[What you have to do] Word for word, please restate the lines from the beginning of the data through the line in which "export ABC_AREA = 1" appears.

(Saved data entries)
──────────

===== config.mk =====
export PLATFORM = sky130hd
export DESIGN_NAME = fp_errprot_ctrl
export DESIGN_NICKNAME = d
export VERILOG_FILES = /design/src/rtl/fp_errprot_pkg.sv /design/src/rtl/fp_viol_detect.sv /design/src/rtl/fp_state_ctrl.sv /design/src/rtl/fp_errprot_ctrl.sv
export SDC_FILE = /design/constraint.sdc
export NUM_CORES = 1
export LEC_CHECK = 0
export ABC_AREA = 1
export BUFFER_PORTS_ARGS = -buffer_cell sky130_fd_sc_hd__buf_2
export CORE_AREA = 5 5 42 44
export CTS_CLUSTER_DIAMETER = 40
export DETAILED_ROUTE_END_ITERATION = 16
export DIE_AREA = 0 0 47 49
export GPL_TIMING_DRIVEN = 1
export HOLD_SLACK_MARGIN = 0.12
export PLACE_DENSITY = 0.52
export SLEW_MARGIN = 0
export SYNTH_ARGS = -nofsm -noshare
export SYNTH_HDL_FRONTEND = slang
export SYNTH_SLANG_ARGS = --single-unit

===== constraint.sdc =====
create_clock -name clk -period 1.14 [get_ports clk]
set_input_delay 0.171 -clock clk [delete_from_list [all_inputs] [get_ports clk]]
set_output_delay 0.171 -clock clk [all_outputs]
set_load 0.02 [all_outputs]

===== src/rtl/fp_errprot_pkg.sv =====
package fp_errprot_pkg;

    typedef enum logic [2:0] {
        ST_HWPROT  = 3'd0,
        ST_READ    = 3'd1,
        ST_PGM     = 3'd2,
        ST_ERRLOCK = 3'd3,
        ST_SSTBY   = 3'd4
    } fp_state_e;

    typedef struct packed {
        logic rd_en;
        logic pe_en;
    } fp_perm_t;

    function automatic fp_perm_t perm_of(fp_state_e s);
        fp_perm_t p;
        p.rd_en = (s == ST_HWPROT) || (s == ST_READ) || (s == ST_ERRLOCK);
        p.pe_en = (s == ST_PGM);
        return p;
    endfunction

endpackage


===== src/rtl/fp_viol_detect.sv =====
module fp_viol_detect
    import fp_errprot_pkg::*;
#(
    parameter int N_RD_SRC = 3
) (
    input  fp_state_e             st,
    input  logic [N_RD_SRC-1:0]   rd_req,
    input  logic                  sleep_exec,
    output logic                  viol
);
    logic              busy;
    logic [N_RD_SRC:0] hit;

    assign busy = (st == ST_PGM);

    for (genvar i = 0; i < N_RD_SRC; i++) begin : g_src
        assign hit[i] = busy & rd_req[i];
    end
    assign hit[N_RD_SRC] = busy & sleep_exec;

    assign viol = |hit;
endmodule


===== src/rtl/fp_state_ctrl.sv =====
module fp_state_ctrl
    import fp_errprot_pkg::*;
(
    input  logic      clk,
    input  logic      rst,
    input  logic      hstby_n,
    input  logic      pe_start,
    input  logic      pe_done,
    input  logic      viol,
    input  logic      sstby_req,
    input  logic      sstby_cancel,
    output fp_state_e st,
    output logic      err_flag,
    output logic      regs_clr
);
    fp_state_e nxt;

    always_comb begin
        nxt = st;
        if (!hstby_n) begin
            nxt = ST_HWPROT;
        end else begin
            case (st)
                ST_HWPROT:  nxt = ST_READ;
                ST_READ:    if (sstby_req) nxt = ST_SSTBY;
                            else if (pe_start) nxt = ST_PGM;
                ST_PGM:     if (viol) nxt = ST_ERRLOCK;
                            else if (pe_done) nxt = ST_READ;
                ST_ERRLOCK: if (sstby_req) nxt = ST_SSTBY;
                ST_SSTBY:   if (sstby_cancel) nxt = ST_READ;
                default:    nxt = ST_HWPROT;
            endcase
        end
    end

    always_ff @(posedge clk) begin
        if (rst) begin
            st       <= ST_HWPROT;
            err_flag <= 1'b0;
            regs_clr <= 1'b1;
        end else begin
            st       <= nxt;
            err_flag <= (nxt == ST_ERRLOCK);
            regs_clr <= (nxt == ST_HWPROT) || ((nxt == ST_SSTBY) && (st != ST_SSTBY));
        end
    end

    // hardware standby overrides everything
    a_r1_hw_priority: assert property (@(posedge clk) disable iff (rst)
        !hstby_n |=> (st == ST_HWPROT && !err_flag && regs_clr));

    // a violation in program/erase raises the flag
    a_r4_viol_locks: assert property (@(posedge clk) disable iff (rst)
        (viol && hstby_n) |=> (err_flag && st == ST_ERRLOCK));

    // the flag holds until standby of either kind
    a_r6_err_sticky: assert property (@(posedge clk) disable iff (rst)
        (err_flag && hstby_n && !sstby_req) |=> err_flag);

    // clear pulse lasts a single standby cycle
    a_r7_clr_single: assert property (@(posedge clk) disable iff (rst)
        (st == ST_SSTBY && hstby_n && !sstby_cancel) |=> !regs_clr);

    // leaving standby lands in normal read with the flag low
    a_r8_cancel_read: assert property (@(posedge clk) disable iff (rst)
        (st == ST_SSTBY && hstby_n && sstby_cancel) |=> (st == ST_READ && !err_flag));
endmodule
$ cat src/rtl/plt_pkg.sv
package plt_pkg;
    localparam int CMD_W  = 6;
    localparam int BYTE_W = 8;
    localparam int PAD_W  = BYTE_W - CMD_W;

    typedef struct packed {
        logic pen_up;
        logic pen_down;
        logic x_pos;
        logic x_neg;
        logic y_pos;
        logic y_neg;
    } plt_cmd_t;

    typedef enum logic [1:0] {
        SPI_IDLE,
        SPI_LOW,
        SPI_HIGH,
        SPI_HOLD
    } spi_state_e;

    typedef struct packed {
        logic [3:0] rsvd;
        logic       irq;
        logic       err;
        logic       not_ready;
        logic       busy;
    } plt_status_t;

    function automatic logic [BYTE_W-1:0] pad_cmd(plt_cmd_t c);
        return {{PAD_W{1'b0}}, c};
    endfunction
endpackage

$ cat src/rtl/plt_sync.sv
module plt_sync #(
    parameter int STAGES = 2
) (
    input  logic clk,
    input  logic rst,
    input  logic d,
    output logic q
);
    logic [STAGES-1:0] chain;

    always_ff @(posedge clk) begin
        if (rst) chain <= '0;
        else     chain <= {chain[STAGES-2:0], d};
    end

    assign q = chain[STAGES-1];
endmodule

──────────

[Written answer]
===== config.mk =====
export PLATFORM = sky130hd
export DESIGN_NAME = fp_errprot_ctrl
export DESIGN_NICKNAME = d
export VERILOG_FILES = /design/src/rtl/fp_errprot_pkg.sv /design/src/rtl/fp_viol_detect.sv /design/src/rtl/fp_state_ctrl.sv /design/src/rtl/fp_errprot_ctrl.sv
export SDC_FILE = /design/constraint.sdc
export NUM_CORES = 1
export LEC_CHECK = 0
export ABC_AREA = 1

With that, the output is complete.